Exercise data:
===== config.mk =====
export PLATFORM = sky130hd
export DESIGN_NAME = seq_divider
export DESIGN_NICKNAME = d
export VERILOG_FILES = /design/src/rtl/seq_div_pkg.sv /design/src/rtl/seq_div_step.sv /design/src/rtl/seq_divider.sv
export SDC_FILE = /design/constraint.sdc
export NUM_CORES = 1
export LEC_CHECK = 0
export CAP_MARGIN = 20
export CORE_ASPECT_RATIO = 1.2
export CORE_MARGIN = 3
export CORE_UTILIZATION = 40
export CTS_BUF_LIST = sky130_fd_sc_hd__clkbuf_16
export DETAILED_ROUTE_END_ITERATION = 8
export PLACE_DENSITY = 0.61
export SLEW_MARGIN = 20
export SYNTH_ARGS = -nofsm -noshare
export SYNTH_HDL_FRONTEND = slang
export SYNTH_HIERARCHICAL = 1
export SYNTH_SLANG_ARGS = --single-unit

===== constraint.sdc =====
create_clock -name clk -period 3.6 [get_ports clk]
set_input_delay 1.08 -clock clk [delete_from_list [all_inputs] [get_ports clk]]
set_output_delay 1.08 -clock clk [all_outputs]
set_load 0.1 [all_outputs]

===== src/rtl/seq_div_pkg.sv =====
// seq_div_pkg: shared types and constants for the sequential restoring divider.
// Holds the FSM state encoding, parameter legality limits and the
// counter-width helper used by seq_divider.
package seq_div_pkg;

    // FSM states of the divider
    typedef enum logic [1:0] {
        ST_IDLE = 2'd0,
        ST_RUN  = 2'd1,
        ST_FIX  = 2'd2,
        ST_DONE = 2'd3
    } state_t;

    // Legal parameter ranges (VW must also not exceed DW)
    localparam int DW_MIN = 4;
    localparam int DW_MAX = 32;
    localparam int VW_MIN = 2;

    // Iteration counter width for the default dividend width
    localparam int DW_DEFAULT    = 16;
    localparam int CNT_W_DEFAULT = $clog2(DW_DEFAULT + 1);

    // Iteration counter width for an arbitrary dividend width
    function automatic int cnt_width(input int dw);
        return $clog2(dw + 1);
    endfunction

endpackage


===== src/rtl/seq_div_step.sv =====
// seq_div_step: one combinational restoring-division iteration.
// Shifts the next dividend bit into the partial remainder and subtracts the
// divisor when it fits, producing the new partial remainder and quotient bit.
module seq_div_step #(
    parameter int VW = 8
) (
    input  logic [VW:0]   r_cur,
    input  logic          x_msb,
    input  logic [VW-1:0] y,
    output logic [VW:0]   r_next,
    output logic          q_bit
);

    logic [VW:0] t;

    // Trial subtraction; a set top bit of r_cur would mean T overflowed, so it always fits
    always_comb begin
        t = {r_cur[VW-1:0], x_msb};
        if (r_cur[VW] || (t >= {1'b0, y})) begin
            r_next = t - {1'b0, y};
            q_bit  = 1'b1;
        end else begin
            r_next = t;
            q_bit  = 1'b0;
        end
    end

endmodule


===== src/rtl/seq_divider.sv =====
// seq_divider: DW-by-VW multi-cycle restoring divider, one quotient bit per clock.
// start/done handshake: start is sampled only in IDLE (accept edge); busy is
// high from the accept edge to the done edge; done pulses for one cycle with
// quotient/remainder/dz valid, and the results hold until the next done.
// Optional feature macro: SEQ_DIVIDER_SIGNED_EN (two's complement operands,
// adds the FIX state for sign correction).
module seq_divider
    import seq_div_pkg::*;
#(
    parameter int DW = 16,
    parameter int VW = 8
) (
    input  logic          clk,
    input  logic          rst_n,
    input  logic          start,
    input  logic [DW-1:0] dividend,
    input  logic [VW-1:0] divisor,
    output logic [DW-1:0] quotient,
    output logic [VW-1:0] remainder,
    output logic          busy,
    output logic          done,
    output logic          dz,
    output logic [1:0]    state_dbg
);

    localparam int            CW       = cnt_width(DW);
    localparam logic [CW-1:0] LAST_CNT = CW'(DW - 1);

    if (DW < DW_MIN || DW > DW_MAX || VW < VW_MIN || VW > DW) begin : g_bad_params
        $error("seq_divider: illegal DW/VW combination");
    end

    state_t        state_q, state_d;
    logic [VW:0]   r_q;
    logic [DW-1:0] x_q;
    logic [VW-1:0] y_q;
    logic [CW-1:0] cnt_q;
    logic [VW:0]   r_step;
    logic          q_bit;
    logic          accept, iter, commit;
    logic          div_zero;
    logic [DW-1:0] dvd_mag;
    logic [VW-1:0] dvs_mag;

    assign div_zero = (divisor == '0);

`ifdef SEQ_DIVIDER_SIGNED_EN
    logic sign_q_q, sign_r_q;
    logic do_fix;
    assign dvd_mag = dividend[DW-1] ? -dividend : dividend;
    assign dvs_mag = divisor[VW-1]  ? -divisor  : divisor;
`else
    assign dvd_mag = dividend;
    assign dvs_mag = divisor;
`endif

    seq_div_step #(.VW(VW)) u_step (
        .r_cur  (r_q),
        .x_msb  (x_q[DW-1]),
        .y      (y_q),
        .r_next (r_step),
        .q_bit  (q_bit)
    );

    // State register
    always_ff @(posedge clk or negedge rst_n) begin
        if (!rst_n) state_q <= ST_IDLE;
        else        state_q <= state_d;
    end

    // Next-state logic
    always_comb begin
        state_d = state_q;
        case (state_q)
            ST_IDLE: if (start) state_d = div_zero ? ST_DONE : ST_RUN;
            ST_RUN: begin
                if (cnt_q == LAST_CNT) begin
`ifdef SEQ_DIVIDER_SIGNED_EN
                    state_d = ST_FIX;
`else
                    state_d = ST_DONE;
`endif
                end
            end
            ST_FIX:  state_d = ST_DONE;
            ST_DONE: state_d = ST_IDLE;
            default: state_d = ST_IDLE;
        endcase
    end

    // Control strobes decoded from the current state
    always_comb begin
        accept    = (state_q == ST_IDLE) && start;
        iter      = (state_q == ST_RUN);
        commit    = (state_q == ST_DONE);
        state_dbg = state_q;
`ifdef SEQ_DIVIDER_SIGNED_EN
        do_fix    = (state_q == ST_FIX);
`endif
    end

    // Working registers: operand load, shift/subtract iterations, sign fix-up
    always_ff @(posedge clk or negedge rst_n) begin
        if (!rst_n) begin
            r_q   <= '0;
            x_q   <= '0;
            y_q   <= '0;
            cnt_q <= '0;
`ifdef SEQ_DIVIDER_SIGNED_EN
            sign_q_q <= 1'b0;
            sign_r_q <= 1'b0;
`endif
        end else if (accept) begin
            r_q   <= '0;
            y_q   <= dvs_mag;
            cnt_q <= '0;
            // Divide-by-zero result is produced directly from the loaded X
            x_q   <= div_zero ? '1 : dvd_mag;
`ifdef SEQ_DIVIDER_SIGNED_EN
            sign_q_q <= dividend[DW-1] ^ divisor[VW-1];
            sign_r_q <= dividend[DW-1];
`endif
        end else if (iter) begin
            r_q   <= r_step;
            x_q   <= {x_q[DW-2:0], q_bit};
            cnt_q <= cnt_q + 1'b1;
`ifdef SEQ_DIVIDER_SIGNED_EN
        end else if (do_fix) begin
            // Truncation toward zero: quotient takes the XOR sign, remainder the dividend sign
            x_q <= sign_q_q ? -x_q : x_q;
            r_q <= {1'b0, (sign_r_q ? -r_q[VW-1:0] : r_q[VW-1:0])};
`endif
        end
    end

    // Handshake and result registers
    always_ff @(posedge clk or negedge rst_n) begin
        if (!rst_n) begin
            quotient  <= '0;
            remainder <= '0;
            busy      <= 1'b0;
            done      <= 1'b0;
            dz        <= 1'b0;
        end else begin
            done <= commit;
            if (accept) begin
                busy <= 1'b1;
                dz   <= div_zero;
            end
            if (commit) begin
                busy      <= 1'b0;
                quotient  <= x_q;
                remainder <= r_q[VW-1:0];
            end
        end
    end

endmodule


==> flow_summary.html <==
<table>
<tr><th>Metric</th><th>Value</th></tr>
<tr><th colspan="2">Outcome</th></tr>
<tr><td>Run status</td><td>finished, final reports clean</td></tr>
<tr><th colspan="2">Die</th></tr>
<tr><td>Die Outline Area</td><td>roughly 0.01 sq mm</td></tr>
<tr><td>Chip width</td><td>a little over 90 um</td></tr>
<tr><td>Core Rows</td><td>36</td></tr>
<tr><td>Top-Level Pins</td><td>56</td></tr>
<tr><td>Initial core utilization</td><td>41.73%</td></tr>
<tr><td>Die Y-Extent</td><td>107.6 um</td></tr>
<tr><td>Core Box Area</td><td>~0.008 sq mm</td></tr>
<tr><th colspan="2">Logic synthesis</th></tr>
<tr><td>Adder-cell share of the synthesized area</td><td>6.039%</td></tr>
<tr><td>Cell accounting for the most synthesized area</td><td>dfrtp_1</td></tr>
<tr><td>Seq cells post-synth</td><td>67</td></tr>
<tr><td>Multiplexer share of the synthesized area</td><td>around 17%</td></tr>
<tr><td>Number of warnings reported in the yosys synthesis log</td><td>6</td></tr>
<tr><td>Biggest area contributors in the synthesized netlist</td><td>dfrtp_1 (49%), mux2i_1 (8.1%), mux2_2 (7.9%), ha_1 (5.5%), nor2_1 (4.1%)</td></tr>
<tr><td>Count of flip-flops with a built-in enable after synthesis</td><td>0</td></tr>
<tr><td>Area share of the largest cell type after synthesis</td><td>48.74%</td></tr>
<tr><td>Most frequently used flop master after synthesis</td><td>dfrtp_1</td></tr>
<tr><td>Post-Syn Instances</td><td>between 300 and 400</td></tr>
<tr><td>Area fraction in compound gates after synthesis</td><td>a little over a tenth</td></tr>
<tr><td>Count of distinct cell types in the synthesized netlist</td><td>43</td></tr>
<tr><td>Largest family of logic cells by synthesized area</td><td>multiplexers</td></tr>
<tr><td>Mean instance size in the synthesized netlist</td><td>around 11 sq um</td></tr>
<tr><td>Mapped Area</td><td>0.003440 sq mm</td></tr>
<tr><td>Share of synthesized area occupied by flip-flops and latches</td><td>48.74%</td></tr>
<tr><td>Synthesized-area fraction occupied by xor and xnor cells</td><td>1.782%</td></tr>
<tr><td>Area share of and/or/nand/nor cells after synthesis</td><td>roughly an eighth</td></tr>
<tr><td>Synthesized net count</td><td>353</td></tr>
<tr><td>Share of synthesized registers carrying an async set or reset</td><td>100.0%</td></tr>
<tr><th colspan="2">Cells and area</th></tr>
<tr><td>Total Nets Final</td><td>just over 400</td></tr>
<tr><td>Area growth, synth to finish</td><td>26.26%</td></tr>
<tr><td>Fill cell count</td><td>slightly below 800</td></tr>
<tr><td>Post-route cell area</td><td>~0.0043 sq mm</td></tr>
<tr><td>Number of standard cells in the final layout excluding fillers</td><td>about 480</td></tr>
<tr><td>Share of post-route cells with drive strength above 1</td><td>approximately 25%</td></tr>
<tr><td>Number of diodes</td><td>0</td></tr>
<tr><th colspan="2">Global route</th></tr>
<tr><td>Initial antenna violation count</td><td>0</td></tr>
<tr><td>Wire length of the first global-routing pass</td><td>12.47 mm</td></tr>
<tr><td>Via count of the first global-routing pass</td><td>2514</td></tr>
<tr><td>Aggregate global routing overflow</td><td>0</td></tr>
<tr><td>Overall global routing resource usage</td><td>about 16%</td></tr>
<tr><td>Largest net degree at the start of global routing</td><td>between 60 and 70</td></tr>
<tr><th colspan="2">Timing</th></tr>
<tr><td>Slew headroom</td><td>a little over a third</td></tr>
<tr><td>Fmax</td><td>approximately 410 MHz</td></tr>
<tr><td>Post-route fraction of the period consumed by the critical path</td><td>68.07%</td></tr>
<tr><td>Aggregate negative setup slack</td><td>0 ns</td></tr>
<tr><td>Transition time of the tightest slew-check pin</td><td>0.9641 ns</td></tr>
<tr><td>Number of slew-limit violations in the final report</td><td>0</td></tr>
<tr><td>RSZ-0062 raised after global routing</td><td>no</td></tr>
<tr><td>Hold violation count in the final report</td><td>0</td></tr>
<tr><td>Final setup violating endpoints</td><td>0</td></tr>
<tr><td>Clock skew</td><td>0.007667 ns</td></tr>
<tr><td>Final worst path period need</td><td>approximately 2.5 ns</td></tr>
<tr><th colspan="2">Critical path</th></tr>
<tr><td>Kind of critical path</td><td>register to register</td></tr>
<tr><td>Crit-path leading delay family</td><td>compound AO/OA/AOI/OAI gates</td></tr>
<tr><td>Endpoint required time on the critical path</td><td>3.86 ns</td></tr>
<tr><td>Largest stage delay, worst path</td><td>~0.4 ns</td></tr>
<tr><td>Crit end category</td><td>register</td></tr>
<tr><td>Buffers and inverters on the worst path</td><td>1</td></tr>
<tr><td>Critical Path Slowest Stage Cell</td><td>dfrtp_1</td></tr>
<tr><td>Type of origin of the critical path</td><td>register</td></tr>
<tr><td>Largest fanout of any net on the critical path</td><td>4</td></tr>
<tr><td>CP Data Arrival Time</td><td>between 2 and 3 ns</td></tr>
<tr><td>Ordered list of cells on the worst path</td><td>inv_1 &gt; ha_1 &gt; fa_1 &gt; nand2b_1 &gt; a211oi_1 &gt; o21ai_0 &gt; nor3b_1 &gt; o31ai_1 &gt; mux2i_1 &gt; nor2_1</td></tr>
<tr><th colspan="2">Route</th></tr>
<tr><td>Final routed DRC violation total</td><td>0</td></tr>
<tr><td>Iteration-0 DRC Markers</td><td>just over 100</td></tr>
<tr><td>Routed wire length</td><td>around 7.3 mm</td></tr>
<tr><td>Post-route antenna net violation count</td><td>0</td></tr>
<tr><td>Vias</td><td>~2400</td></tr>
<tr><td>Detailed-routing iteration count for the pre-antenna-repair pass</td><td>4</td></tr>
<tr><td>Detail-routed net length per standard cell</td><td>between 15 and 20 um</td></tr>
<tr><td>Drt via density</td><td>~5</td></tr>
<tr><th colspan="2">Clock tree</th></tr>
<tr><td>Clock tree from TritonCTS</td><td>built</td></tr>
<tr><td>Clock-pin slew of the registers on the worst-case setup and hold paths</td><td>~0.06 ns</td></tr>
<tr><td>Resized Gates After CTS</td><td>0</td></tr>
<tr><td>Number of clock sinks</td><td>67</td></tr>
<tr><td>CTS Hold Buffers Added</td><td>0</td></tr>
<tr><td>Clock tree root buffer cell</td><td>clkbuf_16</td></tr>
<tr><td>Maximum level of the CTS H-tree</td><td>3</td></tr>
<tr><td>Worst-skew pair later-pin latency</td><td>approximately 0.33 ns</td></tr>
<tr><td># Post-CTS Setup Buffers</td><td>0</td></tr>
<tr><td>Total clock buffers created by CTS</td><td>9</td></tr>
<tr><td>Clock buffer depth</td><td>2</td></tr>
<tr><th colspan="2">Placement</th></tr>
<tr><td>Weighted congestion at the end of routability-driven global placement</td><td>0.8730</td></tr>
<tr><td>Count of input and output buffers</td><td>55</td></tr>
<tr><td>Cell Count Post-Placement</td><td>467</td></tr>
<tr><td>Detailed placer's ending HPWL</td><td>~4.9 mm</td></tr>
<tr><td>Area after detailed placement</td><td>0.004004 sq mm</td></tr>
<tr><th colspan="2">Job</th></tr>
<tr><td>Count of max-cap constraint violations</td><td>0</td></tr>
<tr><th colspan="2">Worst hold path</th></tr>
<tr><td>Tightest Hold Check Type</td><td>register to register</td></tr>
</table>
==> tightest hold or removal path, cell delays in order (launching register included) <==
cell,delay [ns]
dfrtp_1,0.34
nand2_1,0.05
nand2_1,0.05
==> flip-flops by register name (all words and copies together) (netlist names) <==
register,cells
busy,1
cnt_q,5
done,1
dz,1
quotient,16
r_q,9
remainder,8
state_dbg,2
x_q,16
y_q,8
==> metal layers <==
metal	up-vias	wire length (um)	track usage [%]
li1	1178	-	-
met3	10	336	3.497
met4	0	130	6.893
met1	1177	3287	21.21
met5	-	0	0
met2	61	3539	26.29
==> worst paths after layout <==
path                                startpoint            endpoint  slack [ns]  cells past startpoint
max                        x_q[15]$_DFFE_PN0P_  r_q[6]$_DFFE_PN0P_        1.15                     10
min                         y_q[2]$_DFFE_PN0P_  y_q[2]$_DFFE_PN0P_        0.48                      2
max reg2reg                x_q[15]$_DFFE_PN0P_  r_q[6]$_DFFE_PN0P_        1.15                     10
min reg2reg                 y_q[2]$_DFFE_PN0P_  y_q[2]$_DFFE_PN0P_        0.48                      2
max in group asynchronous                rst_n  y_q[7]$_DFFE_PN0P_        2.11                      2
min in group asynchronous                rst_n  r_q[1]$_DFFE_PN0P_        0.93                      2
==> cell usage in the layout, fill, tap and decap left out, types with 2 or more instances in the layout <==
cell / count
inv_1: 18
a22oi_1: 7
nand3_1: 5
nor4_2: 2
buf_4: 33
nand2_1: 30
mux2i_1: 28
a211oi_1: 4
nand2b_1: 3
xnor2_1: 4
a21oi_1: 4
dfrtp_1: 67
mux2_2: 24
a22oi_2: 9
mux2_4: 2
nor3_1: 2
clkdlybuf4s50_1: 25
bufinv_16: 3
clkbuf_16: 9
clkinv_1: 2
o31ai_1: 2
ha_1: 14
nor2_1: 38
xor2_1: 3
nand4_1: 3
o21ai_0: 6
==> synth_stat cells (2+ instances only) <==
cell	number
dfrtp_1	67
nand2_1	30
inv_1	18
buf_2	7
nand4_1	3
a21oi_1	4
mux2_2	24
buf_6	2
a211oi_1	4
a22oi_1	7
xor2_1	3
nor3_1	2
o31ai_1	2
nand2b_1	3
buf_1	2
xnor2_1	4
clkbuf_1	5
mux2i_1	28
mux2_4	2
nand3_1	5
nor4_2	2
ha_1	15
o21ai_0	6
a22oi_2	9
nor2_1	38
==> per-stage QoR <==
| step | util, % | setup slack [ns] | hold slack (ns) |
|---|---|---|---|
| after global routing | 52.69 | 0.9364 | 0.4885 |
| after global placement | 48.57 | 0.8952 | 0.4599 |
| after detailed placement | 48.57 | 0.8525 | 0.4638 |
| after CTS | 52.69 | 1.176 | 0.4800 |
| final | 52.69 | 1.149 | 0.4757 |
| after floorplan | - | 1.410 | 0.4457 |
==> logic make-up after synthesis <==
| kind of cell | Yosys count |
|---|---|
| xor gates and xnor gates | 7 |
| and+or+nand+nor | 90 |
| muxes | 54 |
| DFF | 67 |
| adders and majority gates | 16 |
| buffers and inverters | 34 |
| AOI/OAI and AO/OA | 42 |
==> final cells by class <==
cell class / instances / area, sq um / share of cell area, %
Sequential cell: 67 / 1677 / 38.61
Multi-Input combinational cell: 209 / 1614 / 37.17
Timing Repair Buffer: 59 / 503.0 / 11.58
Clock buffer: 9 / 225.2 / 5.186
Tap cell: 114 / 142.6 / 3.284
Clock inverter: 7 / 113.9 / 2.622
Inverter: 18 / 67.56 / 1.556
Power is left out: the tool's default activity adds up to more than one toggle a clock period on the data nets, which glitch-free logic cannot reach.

The task:
Can you repeat, word for word, every line above from the one containing "bit per clock." down to the one containing "feature macro: SEQ_DIVIDER_SIGNED_EN", including both?

Solution for this problem:
// seq_divider: DW-by-VW multi-cycle restoring divider, one quotient bit per clock.
// start/done handshake: start is sampled only in IDLE (accept edge); busy is
// high from the accept edge to the done edge; done pulses for one cycle with
// quotient/remainder/dz valid, and the results hold until the next done.
// Optional feature macro: SEQ_DIVIDER_SIGNED_EN (two's complement operands,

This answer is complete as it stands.